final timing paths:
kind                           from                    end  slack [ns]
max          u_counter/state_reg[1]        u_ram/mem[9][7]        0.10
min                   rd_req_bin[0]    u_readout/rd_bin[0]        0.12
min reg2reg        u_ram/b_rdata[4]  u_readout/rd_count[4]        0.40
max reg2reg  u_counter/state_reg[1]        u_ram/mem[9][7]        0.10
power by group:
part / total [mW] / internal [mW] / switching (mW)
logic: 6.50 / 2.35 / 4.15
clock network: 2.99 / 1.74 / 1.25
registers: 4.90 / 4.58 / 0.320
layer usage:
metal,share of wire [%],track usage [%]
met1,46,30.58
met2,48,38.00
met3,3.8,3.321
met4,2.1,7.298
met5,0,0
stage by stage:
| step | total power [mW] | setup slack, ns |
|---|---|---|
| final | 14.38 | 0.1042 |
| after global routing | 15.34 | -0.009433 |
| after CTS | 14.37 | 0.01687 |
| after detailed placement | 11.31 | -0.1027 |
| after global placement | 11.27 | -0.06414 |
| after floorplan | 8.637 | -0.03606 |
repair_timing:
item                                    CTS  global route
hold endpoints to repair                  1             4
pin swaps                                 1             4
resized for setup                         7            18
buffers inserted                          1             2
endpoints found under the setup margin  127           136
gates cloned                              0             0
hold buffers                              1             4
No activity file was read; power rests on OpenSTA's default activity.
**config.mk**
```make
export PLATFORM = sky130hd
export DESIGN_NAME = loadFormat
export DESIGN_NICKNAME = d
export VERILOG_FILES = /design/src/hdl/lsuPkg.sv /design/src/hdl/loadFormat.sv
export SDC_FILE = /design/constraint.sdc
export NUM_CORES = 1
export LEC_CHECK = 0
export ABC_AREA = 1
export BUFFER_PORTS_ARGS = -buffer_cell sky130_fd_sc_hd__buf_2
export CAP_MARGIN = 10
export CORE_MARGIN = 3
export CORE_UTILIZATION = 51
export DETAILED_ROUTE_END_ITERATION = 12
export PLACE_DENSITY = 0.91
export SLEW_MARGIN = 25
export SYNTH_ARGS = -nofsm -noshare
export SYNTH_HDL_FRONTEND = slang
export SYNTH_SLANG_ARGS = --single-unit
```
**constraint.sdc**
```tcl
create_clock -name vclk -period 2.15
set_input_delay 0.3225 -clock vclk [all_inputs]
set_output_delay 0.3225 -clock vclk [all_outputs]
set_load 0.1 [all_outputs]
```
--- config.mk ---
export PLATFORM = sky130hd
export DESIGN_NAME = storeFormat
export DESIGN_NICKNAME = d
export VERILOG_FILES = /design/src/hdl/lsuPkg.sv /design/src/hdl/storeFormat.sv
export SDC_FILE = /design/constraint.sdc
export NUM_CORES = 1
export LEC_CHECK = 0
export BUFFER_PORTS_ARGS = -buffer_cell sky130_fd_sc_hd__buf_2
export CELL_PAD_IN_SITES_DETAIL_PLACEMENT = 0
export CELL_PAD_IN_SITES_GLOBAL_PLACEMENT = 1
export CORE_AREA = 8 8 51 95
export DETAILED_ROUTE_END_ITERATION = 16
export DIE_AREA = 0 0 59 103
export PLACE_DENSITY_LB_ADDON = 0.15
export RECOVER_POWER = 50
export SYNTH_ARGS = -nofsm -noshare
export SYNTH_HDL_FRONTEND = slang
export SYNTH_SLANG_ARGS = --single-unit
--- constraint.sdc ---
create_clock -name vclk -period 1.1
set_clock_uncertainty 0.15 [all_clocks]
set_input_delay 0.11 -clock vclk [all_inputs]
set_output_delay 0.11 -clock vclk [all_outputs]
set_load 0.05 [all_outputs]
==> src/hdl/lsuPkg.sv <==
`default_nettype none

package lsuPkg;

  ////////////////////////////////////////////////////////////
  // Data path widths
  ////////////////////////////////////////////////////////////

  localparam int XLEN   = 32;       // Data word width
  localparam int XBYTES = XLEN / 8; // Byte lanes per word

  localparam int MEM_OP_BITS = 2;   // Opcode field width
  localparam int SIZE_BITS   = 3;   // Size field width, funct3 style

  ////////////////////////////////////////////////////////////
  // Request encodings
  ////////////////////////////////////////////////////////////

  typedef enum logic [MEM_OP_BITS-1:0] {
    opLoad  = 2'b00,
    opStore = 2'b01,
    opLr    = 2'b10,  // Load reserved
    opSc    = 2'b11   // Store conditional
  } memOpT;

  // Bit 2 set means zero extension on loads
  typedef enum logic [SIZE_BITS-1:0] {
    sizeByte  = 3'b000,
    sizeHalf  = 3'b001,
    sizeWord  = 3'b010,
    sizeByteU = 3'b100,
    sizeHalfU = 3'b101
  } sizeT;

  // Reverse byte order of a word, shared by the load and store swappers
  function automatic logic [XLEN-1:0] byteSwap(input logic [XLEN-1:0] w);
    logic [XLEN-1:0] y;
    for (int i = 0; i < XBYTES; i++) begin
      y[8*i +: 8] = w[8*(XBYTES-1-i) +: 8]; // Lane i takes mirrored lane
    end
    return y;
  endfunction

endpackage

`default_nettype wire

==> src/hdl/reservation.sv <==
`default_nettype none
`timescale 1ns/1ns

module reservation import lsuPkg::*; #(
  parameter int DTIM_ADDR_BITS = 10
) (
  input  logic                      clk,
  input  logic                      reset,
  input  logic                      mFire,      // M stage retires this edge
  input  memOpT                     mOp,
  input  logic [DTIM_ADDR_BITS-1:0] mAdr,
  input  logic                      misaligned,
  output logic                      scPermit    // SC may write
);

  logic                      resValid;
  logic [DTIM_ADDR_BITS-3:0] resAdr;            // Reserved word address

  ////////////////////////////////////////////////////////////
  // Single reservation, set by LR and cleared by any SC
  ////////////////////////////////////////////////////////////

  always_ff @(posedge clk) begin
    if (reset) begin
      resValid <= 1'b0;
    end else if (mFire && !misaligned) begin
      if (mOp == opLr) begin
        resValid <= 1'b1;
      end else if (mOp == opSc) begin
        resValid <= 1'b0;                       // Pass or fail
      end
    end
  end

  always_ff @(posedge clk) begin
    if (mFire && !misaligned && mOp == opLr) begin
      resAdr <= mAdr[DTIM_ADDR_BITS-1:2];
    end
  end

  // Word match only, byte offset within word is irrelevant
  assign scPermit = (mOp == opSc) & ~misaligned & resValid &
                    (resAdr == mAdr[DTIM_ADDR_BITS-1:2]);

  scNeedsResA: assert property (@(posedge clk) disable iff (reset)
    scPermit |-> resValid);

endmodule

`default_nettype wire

◆ ◆ ◆ ◆ ◆ ◆ ◆

Copy every line of the listing that includes the string "usage".

layer usage:
metal,share of wire [%],track usage [%]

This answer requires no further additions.